Kehadiran kitab kuning sejak 1-2 Hijriyah yang kemudian mengalami perkembangan hingga saat ini. Eksistensi keberadaan kitab kuning bukan hanya sebatas referensi, namun juga dapat dijadikan sebagai seni kontekstual.
KH. Sahal Mahfudh menyarankan untuk tidak menjadikan kitab kuning sebagai ringkasan putusan hukum legal yang seringkali dipandang sebagai hukum positif yang dapat menilai semua putusan hukum secara detail dan sifatnya murni. Harus disesuaikan dengan segala bentuk perkembangan pada masanya.
“Dengan modal kitab-kitab klasik, pesantren mampu mencetak santri-santri unggul yang berwawasan agama Islam yang luas. Salah satu contohnya, merujuk pada kiprah santri di era perkembangan warna latin pasca reformasi Para santri mampu menyesuaikan diri dengan pandangan islam modem bahkan menjadi garda terdepan dalam menjawab tantangan fundamentalisme Islam,” terang Khoirul Anwar, Panelis 1 sekaligus dosen Universitas Perguruan Tinggi Ilmu Al-Qur’an (PTIQ) Jakarta.
Eksistensi kitab kuning masa kini berupa konstruksi pembelajaran fikih berperspektif isu-isu kontemporer juga memiliki pengaruh dalam meningkatkan pola berpikir kritis menyongsong pembelajaran abad 21 di kalangan pesantren maupun lembaga pendidikan lainnya.
Pendidikan fikih di pesantren dapat dijadikan sebagai model pendidikan di dunia. Namun, tetap harus diselaraskan dengan norma hakiki dan norma yang berlaku dimasyarakat. Pesantren tidak hanya menyediakan pedagogi untuk lingkungan pesantren namun juga untuk lingkungan masyarakat sehingga cocok digunakan untuk kalangan non pesantren.

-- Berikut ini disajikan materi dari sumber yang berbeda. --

[config.mk]
export PLATFORM = sky130hd
export DESIGN_NAME = ro_freq_meter
export DESIGN_NICKNAME = d
export VERILOG_FILES = /design/src/rtl/ro_freq_meter.sv
export SDC_FILE = /design/constraint.sdc
export NUM_CORES = 1
export LEC_CHECK = 0
export ABC_AREA = 1
export CAP_MARGIN = 20
export CORE_UTILIZATION = 25
export DETAILED_ROUTE_END_ITERATION = 8
export SYNTH_ARGS = -nofsm -noshare
export SYNTH_HDL_FRONTEND = slang
export SYNTH_SLANG_ARGS = --single-unit
[constraint.sdc]
create_clock -name wb_clk_i -period 3.5 [get_ports wb_clk_i]
set_input_delay 1.05 -clock wb_clk_i [delete_from_list [all_inputs] [get_ports wb_clk_i]]
set_output_delay 1.05 -clock wb_clk_i [all_outputs]
set_load 0.01 [all_outputs]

“Syariat dapat dimaknai sebagai hukum atau norma yang ditentukan oleh Allah, meliputi hablumminallah dan hablumminannas, sedangkan fikih ialah pemahaman manusia yang bersumber dari Al-Qur’an dan sunnah serta menjadi peletak dasar syariat melalui interpretasi al-Qur’an dan Sunnah oleh para ulama dan diimplementasikan menjadi sebuah fatwa ulama,” tutur Ali Syahputra, Panelis 3 mahasiswa UIN Sunan Kali Jaga (UINSUKA) Yogyakarta.
Salah satu bentuk implementasi dari eksistensi kitab kuning masa kini adalah lestarinya kegiatan Bahtsul Masail (BM). Membuktikan bahwa pelajaran fikih serta kitab kuning tidak akan terhenti. Menerapkan teori hukum Islam klasik di era sekarang sehingga meminimalisir terjadinya konflik sekaligus menjadi solusi dari problematika masa kini.
“Pengajaran Islam berorientasi pada istilah rohmatul ummah. Merujuk pada kitab Ihya’ Ulumuddin, fikih mengandung unsur paling realistis dalam menyikapi isu-isu kemasyarakatan. Perlu tema konstruktif untuk reformulasi kitab kuning sehingga dapat menyelesaikan problem sosial, pungkas Fahmi Aufar, moderator Room 15 AICIS 2023.